### DESCRIPTION OF THE TASK
Within these entries, which lines include the string "RyuX"? Copy each one.

### Stored entries
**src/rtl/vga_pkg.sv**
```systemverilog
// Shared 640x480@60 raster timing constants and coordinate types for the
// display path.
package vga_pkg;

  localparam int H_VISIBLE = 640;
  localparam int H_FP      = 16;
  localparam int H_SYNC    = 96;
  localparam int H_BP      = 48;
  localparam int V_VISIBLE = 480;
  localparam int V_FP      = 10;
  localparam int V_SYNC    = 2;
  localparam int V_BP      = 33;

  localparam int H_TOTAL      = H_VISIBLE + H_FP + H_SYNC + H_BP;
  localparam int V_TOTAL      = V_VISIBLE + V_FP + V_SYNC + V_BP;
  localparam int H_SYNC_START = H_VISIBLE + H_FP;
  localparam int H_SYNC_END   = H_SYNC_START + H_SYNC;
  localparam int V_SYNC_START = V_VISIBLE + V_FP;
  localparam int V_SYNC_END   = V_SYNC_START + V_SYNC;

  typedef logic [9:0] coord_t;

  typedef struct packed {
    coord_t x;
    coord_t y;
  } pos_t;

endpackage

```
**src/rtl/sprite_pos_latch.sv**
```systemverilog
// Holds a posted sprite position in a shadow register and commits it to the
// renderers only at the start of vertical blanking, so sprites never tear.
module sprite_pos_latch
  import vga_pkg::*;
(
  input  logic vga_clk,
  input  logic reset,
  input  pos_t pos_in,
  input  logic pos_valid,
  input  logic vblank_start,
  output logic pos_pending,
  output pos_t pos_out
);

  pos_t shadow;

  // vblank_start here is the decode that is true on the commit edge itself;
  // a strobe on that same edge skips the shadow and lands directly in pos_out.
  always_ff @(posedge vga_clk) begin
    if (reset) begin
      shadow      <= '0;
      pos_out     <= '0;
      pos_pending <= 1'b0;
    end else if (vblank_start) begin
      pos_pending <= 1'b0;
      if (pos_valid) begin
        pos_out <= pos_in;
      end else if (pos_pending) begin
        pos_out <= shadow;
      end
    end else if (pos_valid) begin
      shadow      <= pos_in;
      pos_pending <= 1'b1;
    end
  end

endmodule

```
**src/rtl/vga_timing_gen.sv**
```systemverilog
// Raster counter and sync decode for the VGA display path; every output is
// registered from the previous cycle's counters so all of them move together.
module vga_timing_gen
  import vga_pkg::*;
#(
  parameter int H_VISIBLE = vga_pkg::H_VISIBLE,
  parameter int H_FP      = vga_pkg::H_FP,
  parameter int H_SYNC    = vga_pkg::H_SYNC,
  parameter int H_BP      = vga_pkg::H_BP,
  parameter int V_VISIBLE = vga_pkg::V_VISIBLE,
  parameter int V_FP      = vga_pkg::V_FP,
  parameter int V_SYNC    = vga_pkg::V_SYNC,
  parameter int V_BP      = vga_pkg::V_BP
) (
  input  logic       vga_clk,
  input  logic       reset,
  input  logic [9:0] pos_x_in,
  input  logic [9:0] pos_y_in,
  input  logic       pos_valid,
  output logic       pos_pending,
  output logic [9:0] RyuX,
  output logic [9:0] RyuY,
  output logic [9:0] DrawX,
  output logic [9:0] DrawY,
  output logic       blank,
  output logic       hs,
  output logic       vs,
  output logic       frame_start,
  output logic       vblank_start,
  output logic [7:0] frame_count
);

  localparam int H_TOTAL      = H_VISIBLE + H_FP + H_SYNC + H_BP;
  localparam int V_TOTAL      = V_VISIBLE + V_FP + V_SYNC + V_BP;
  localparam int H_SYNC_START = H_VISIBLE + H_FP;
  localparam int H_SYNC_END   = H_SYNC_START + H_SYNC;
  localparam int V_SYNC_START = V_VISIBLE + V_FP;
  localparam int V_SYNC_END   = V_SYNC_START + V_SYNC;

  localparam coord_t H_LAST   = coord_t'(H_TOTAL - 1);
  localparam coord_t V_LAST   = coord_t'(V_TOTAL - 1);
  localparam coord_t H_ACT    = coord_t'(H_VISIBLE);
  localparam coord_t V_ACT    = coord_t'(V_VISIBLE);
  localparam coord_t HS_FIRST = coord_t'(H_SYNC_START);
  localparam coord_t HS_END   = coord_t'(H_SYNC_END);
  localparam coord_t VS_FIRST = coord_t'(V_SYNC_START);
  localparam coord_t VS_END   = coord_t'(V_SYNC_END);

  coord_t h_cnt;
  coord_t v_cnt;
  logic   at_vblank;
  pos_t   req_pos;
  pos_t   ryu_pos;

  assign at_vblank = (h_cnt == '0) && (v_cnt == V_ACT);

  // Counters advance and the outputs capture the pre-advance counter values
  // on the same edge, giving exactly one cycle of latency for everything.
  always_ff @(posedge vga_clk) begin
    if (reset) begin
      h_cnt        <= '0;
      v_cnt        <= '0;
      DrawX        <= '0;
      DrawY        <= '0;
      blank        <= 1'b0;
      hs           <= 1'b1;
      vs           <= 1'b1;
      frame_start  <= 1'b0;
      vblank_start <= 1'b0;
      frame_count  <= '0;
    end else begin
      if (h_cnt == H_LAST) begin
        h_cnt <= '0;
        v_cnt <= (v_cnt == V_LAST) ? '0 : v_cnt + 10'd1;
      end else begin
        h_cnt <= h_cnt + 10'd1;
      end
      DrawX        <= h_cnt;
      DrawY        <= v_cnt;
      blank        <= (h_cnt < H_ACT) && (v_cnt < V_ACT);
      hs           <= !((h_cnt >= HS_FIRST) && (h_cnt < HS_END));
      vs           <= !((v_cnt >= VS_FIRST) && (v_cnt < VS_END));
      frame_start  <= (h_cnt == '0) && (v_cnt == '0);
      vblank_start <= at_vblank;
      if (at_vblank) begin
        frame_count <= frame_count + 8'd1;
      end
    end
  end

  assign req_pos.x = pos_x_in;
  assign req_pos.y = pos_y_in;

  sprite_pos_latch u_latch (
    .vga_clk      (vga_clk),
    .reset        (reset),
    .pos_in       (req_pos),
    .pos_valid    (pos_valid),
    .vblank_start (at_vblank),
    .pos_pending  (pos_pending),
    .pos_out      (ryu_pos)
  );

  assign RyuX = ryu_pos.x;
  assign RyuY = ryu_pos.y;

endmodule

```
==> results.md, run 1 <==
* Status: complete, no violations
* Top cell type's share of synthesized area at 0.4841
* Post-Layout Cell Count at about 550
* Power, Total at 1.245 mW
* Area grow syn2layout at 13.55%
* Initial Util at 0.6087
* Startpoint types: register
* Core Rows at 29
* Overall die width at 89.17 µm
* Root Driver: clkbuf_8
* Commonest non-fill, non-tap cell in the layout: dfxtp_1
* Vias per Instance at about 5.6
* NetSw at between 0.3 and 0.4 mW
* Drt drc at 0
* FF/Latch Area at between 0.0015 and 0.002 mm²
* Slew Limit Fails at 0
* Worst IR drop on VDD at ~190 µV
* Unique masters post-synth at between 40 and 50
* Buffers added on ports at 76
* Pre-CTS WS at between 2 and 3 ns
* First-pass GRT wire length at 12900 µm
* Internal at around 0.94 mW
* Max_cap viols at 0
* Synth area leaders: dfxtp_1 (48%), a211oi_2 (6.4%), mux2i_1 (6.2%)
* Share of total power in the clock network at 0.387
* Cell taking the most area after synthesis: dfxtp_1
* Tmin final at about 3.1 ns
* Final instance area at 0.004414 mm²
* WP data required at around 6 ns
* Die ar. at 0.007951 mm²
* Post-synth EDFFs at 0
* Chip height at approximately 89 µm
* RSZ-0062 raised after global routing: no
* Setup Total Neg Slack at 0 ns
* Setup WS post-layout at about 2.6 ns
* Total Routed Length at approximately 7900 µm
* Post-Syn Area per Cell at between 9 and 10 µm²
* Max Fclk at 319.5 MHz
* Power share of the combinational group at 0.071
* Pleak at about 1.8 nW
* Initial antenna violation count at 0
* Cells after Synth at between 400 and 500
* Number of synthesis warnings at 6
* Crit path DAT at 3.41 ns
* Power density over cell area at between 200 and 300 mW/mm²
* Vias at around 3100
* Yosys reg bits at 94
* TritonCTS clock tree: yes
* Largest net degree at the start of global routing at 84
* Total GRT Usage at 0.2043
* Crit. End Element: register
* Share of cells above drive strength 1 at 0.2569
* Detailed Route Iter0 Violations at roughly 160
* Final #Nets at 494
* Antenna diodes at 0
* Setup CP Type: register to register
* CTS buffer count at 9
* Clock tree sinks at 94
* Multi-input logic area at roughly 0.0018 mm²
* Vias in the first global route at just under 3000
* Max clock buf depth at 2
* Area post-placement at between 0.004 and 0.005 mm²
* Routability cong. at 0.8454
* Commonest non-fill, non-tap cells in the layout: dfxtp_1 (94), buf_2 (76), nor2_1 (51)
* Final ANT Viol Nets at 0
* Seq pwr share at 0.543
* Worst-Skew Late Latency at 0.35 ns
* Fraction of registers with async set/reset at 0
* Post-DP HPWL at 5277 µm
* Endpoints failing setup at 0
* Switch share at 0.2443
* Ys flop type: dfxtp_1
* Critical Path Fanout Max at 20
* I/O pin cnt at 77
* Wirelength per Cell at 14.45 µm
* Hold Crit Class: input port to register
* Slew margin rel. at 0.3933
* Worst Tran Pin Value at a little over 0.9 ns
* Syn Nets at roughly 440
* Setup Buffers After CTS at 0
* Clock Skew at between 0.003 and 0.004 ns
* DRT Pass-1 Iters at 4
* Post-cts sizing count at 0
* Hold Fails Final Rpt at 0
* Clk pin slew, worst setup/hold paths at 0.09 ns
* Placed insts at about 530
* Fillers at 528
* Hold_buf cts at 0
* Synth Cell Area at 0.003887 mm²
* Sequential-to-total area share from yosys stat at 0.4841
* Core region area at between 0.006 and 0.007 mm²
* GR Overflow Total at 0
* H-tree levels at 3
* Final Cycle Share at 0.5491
--- src/rtl/shift_sequencer_pkg.sv ---
// Shared definitions for the shift sequencer.
// Contents:
//   op_t    - shift operation codes (SLL, SRL, SRA, ROTR)
//   state_t - 2-bit FSM state encodings (IDLE, SHIFT, DONE)
package shift_sequencer_pkg;

  typedef enum logic [1:0] {
    OP_SLL  = 2'b00,
    OP_SRL  = 2'b01,
    OP_SRA  = 2'b10,
    OP_ROTR = 2'b11
  } op_t;

  typedef enum logic [1:0] {
    ST_IDLE  = 2'd0,
    ST_SHIFT = 2'd1,
    ST_DONE  = 2'd2
  } state_t;

endpackage

--- src/rtl/shift_stage.sv ---
// Single shared shift stage: shifts the operand by 2^k positions.
// Fill rules: SLL zero-fills the LSBs, SRL zero-fills the MSBs, SRA
// replicates the current MSB, ROTR wraps the low 2^k bits into the MSBs.
// Ports:
//   data    in  WIDTH  operand
//   k       in  SHW    stage index (shift by 2^k)
//   op      in  op_t   operation
//   shifted out WIDTH  stage result
module shift_stage
  import shift_sequencer_pkg::*;
#(
  parameter int WIDTH = 32,
  localparam int SHW  = $clog2(WIDTH)
) (
  input  logic [WIDTH-1:0] data,
  input  logic [SHW-1:0]   k,
  input  op_t              op,
  output logic [WIDTH-1:0] shifted
);

  // One constant-distance candidate per stage index; k selects one of them.
  logic [WIDTH-1:0] cand [SHW];

  generate
    for (genvar gi = 0; gi < SHW; gi++) begin : g_stage
      localparam int S = 1 << gi;
      always_comb begin
        cand[gi] = data;
        case (op)
          OP_SLL:  cand[gi] = {data[WIDTH-1-S:0], {S{1'b0}}};
          OP_SRL:  cand[gi] = {{S{1'b0}}, data[WIDTH-1:S]};
          OP_SRA:  cand[gi] = {{S{data[WIDTH-1]}}, data[WIDTH-1:S]};
          OP_ROTR: cand[gi] = {data[S-1:0], data[WIDTH-1:S]};
          default: cand[gi] = data;
        endcase
      end
    end
  endgenerate

  always_comb begin
    shifted = data;
    for (int i = 0; i < SHW; i++) begin
      if (k == i[SHW-1:0]) shifted = cand[i];
    end
  end

endmodule
### src/rtl/fifo_scheduler.sv
// ============================================================================
// fifo_scheduler : round-robin push arbiter and pop sequencer for a shared FIFO
// Revision 1.0 : initial release
// ============================================================================
`default_nettype none

module fifo_scheduler #(
   parameter int NREQ = 4,
   parameter int DW   = 8
) (
   input  logic                 clk,
   input  logic                 reset,
   input  logic [NREQ-1:0]      req,
   input  logic [NREQ*DW-1:0]   req_data,
   output logic [NREQ-1:0]      req_ack,
   input  logic                 fifo_full,
   input  logic                 fifo_empty,
   output logic                 fifo_push,
   output logic [DW-1:0]        fifo_din,
   output logic                 fifo_pop,
   input  logic [DW-1:0]        fifo_dout,
   output logic                 out_valid,
   output logic [DW-1:0]        out_data,
   input  logic                 out_ready
);

   localparam int             PW        = $clog2(NREQ);
   localparam logic [PW-1:0]  LAST_INIT = PW'(NREQ - 1);

   typedef enum logic [1:0] {
      S_IDLE = 2'd0,
      S_POP  = 2'd1,
      S_HOLD = 2'd2
   } pop_state_t;

   pop_state_t       state, state_nxt;
   logic             pop_nxt, valid_nxt, capture;
   logic [PW-1:0]    last, winner, idx;
   logic [NREQ-1:0]  eligible;
   logic             found, grant;
   logic [DW-1:0]    sel_data;

   always_comb begin
      state_nxt = state;
      pop_nxt   = 1'b0;
      valid_nxt = out_valid;
      capture   = 1'b0;
      case (state)
         S_IDLE: begin
            if (!fifo_empty) begin
               pop_nxt   = 1'b1;
               state_nxt = S_POP;
            end
         end
         // fifo_dout was refreshed by the pop on the intervening negedge
         S_POP: begin
            capture   = 1'b1;
            valid_nxt = 1'b1;
            state_nxt = S_HOLD;
         end
         S_HOLD: begin
            if (out_ready) begin
               valid_nxt = 1'b0;
               if (!fifo_empty) begin
                  pop_nxt   = 1'b1;
                  state_nxt = S_POP;
               end else begin
                  state_nxt = S_IDLE;
               end
            end
         end
         default: begin
            valid_nxt = 1'b0;
            state_nxt = S_IDLE;
         end
      endcase
   end

   // The requester acked last cycle still shows its old word, so mask it.
   always_comb begin
      eligible = req & ~req_ack;
      found    = 1'b0;
      winner   = last;
      idx      = last;
      for (int off = 1; off <= NREQ; off++) begin
         idx = PW'((int'(last) + off) % NREQ);
         if (!found && eligible[idx]) begin
            found  = 1'b1;
            winner = idx;
         end
      end
      grant    = found & ~fifo_full & ~pop_nxt;
      sel_data = req_data[int'(winner)*DW +: DW];
   end

   always_ff @(posedge clk or negedge reset) begin
      if (!reset) begin
         state     <= S_IDLE;
         fifo_pop  <= 1'b0;
         out_valid <= 1'b0;
         out_data  <= '0;
         fifo_push <= 1'b0;
         fifo_din  <= '0;
         req_ack   <= '0;
         last      <= LAST_INIT;
      end else begin
         state     <= state_nxt;
         fifo_pop  <= pop_nxt;
         out_valid <= valid_nxt;
         if (capture) begin
            out_data <= fifo_dout;
         end
         fifo_push <= grant;
         req_ack   <= grant ? (NREQ'(1) << winner) : '0;
         if (grant) begin
            fifo_din <= sel_data;
            last     <= winner;
         end
      end
   end

endmodule

`default_nettype wire
$ cat config.mk
export PLATFORM = sky130hd
export DESIGN_NAME = multibyte_add_ctrl_flat
export DESIGN_NICKNAME = d
export VERILOG_FILES = /design/src/rtl/multibyte_add_ctrl_pkg.sv /design/src/rtl/multibyte_add_ctrl_if.sv /design/src/rtl/multibyte_add_ctrl_hba.sv /design/src/rtl/multibyte_add_ctrl.sv /design/src/flat_wrapper.sv
export SDC_FILE = /design/constraint.sdc
export NUM_CORES = 1
export LEC_CHECK = 0
export CAP_MARGIN = 25
export CORE_MARGIN = 1
export CORE_UTILIZATION = 55
export DETAILED_ROUTE_END_ITERATION = 10
export PLACE_DENSITY = 0.85
export SYNTH_ARGS = -nofsm -noshare
export SYNTH_HDL_FRONTEND = slang
export SYNTH_SLANG_ARGS = --single-unit
$ cat constraint.sdc
create_clock -name clk -period 5.76 [get_ports clk]
set_input_delay 1.44 -clock clk [delete_from_list [all_inputs] [get_ports clk]]
set_output_delay 1.44 -clock clk [all_outputs]
set_load 0.01 [all_outputs]
$ cat src/rtl/multibyte_add_ctrl_pkg.sv
// ============================================================================
// Module   : multibyte_add_ctrl_pkg
// Brief    : Shared types and constants for the byte-serial add/sub controller.
// Revision : 1.0 - initial release
// ============================================================================
`default_nettype none

package multibyte_add_ctrl_pkg;

  localparam int BYTE_W         = 8;
  localparam int NBYTES_DEFAULT = 4;

  typedef enum logic [1:0] {
    IDLE = 2'd0,
    RUN  = 2'd1,
    DONE = 2'd2
  } state_e;

endpackage

`default_nettype wire

$ cat src/rtl/multibyte_add_ctrl_if.sv
// ============================================================================
// Module   : multibyte_add_ctrl_if
// Brief    : Request/response handshake bundle for multibyte_add_ctrl.
// Revision : 1.0 - initial release
// ============================================================================
`default_nettype none

interface multibyte_add_ctrl_if
  import multibyte_add_ctrl_pkg::*;
#(
  parameter int NBYTES = NBYTES_DEFAULT
);
  localparam int W = BYTE_W * NBYTES;

  logic         in_valid;
  logic         in_ready;
  logic [W-1:0] a;
  logic [W-1:0] b;
  logic         sub;
  logic         out_valid;
  logic         out_ready;
  logic [W-1:0] sum;
  logic         cout;
  logic         ovf;

  modport master (
    output in_valid, a, b, sub, out_ready,
    input  in_ready, out_valid, sum, cout, ovf
  );

  modport slave (
    input  in_valid, a, b, sub, out_ready,
    output in_ready, out_valid, sum, cout, ovf
  );

endinterface

`default_nettype wire

$ cat src/rtl/multibyte_add_ctrl_hba.sv
// ============================================================================
// Module   : hba
// Brief    : 8-bit hybrid adder - two 4-bit lookahead nibbles, rippled.
// Revision : 1.0 - initial release
// ============================================================================
`default_nettype none

module hba (
  input  logic [7:0] a,
  input  logic [7:0] b,
  input  logic       cin,
  output logic [7:0] s,
  output logic       cout
);

  logic [2:0] w_nc;

  assign w_nc[0] = cin;

  for (genvar n = 0; n < 2; n++) begin : g_nib
    logic [3:0] w_g;
    logic [3:0] w_p;
    logic [4:0] w_c;

    assign w_g    = a[n*4 +: 4] & b[n*4 +: 4];
    assign w_p    = a[n*4 +: 4] ^ b[n*4 +: 4];
    assign w_c[0] = w_nc[n];
    assign w_c[1] = w_g[0] | (w_p[0] & w_c[0]);
    assign w_c[2] = w_g[1] | (w_p[1] & w_g[0]) | (w_p[1] & w_p[0] & w_c[0]);
    assign w_c[3] = w_g[2] | (w_p[2] & w_g[1]) | (w_p[2] & w_p[1] & w_g[0])
                  | (w_p[2] & w_p[1] & w_p[0] & w_c[0]);
    assign w_c[4] = w_g[3] | (w_p[3] & w_g[2]) | (w_p[3] & w_p[2] & w_g[1])
                  | (w_p[3] & w_p[2] & w_p[1] & w_g[0])
                  | (w_p[3] & w_p[2] & w_p[1] & w_p[0] & w_c[0]);

    assign s[n*4 +: 4] = w_p ^ w_c[3:0];
    assign w_nc[n+1]   = w_c[4];
  end

  assign cout = w_nc[2];

endmodule

`default_nettype wire

$ cat src/rtl/multibyte_add_ctrl.sv
// ============================================================================
// Module   : multibyte_add_ctrl
// Brief    : Byte-serial W-bit add/subtract through a single 8-bit adder.
// Revision : 1.0 - initial release
// ============================================================================
`default_nettype none

module multibyte_add_ctrl
  import multibyte_add_ctrl_pkg::*;
#(
  parameter int NBYTES = NBYTES_DEFAULT
) (
  input  logic                clk,
  input  logic                rst_n,
  multibyte_add_ctrl_if.slave bus
);

  localparam int W    = BYTE_W * NBYTES;
  localparam int IDXW = $clog2(NBYTES);

  localparam logic [1:0] ST_IDLE = IDLE;
  localparam logic [1:0] ST_RUN  = RUN;
  localparam logic [1:0] ST_DONE = DONE;

  localparam logic [IDXW-1:0] c_last_idx = IDXW'(NBYTES - 1);

  logic [1:0]      r_state;
  logic [IDXW-1:0] r_idx;
  logic            r_carry;
  logic [W-1:0]    r_a;
  logic [W-1:0]    r_b;
  logic            r_sub;
  logic [W-1:0]    r_sum;
  logic            r_cout;
  logic            r_ovf;

  logic [IDXW+2:0] w_base;
  logic [7:0]      w_a_byte;
  logic [7:0]      w_b_byte;
  logic [7:0]      w_s;
  logic            w_co;
  logic            w_ovf;

  assign w_base   = {r_idx, 3'b000};
  assign w_a_byte = r_a[w_base +: BYTE_W];
  assign w_b_byte = r_b[w_base +: BYTE_W] ^ {BYTE_W{r_sub}};

  hba u_hba (
    .a    (w_a_byte),
    .b    (w_b_byte),
    .cin  (r_carry),
    .s    (w_s),
    .cout (w_co)
  );

  // Signed overflow: operands agree in sign but the result does not.
  assign w_ovf = ~(r_a[W-1] ^ (r_b[W-1] ^ r_sub)) & (w_s[7] ^ r_a[W-1]);

  always_ff @(posedge clk or negedge rst_n) begin
    if (!rst_n) begin
      r_state <= ST_IDLE;
      r_idx   <= '0;
      r_carry <= 1'b0;
      r_a     <= '0;
      r_b     <= '0;
      r_sub   <= 1'b0;
      r_sum   <= '0;
      r_cout  <= 1'b0;
      r_ovf   <= 1'b0;
    end else begin
      case (r_state)
        ST_IDLE: begin
          if (bus.in_valid) begin
            r_a     <= bus.a;
            r_b     <= bus.b;
            r_sub   <= bus.sub;
            r_carry <= bus.sub;
            r_idx   <= '0;
            r_state <= ST_RUN;
          end
        end
        ST_RUN: begin
          r_sum[w_base +: BYTE_W] <= w_s;
          r_carry                 <= w_co;
          if (r_idx == c_last_idx) begin
            r_cout  <= w_co;
            r_ovf   <= w_ovf;
            r_idx   <= '0;
            r_state <= ST_DONE;
          end else begin
            r_idx <= r_idx + IDXW'(1);
          end
        end
        ST_DONE: begin
          if (bus.out_ready) r_state <= ST_IDLE;
        end
        default: r_state <= ST_IDLE;
      endcase
    end
  end

  assign bus.in_ready  = (r_state == ST_IDLE);
  assign bus.out_valid = (r_state == ST_DONE);
  assign bus.sum       = r_sum;
  assign bus.cout      = r_cout;
  assign bus.ovf       = r_ovf;

endmodule

`default_nettype wire

$ cat src/flat_wrapper.sv
// flat-port wrapper written by rule: the top's interface ports become plain ports
module multibyte_add_ctrl_flat import multibyte_add_ctrl_pkg::*;
#(
  parameter int NBYTES = NBYTES_DEFAULT
)
  (clk, rst_n, bus_in_valid, bus_a, bus_b, bus_sub, bus_out_ready, bus_in_ready, bus_out_valid, bus_sum, bus_cout, bus_ovf);
  multibyte_add_ctrl_if #(.NBYTES(NBYTES)) bus_i ();
  input  logic clk;
  input  logic rst_n;
  input wire logic [$bits(bus_i.in_valid)-1:0] bus_in_valid;
  input wire logic [$bits(bus_i.a)-1:0] bus_a;
  input wire logic [$bits(bus_i.b)-1:0] bus_b;
  input wire logic [$bits(bus_i.sub)-1:0] bus_sub;
  input wire logic [$bits(bus_i.out_ready)-1:0] bus_out_ready;
  output wire logic [$bits(bus_i.in_ready)-1:0] bus_in_ready;
  output wire logic [$bits(bus_i.out_valid)-1:0] bus_out_valid;
  output wire logic [$bits(bus_i.sum)-1:0] bus_sum;
  output wire logic [$bits(bus_i.cout)-1:0] bus_cout;
  output wire logic [$bits(bus_i.ovf)-1:0] bus_ovf;
  assign bus_i.in_valid = bus_in_valid;
  assign bus_i.a = bus_a;
  assign bus_i.b = bus_b;
  assign bus_i.sub = bus_sub;
  assign bus_i.out_ready = bus_out_ready;
  assign bus_in_ready = bus_i.in_ready;
  assign bus_out_valid = bus_i.out_valid;
  assign bus_sum = bus_i.sum;
  assign bus_cout = bus_i.cout;
  assign bus_ovf = bus_i.ovf;
  multibyte_add_ctrl #(.NBYTES(NBYTES)) u_core (.clk(clk), .rst_n(rst_n), .bus(bus_i));
endmodule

### SOLUTION
  output logic [9:0] RyuX,
  assign RyuX = ryu_pos.x;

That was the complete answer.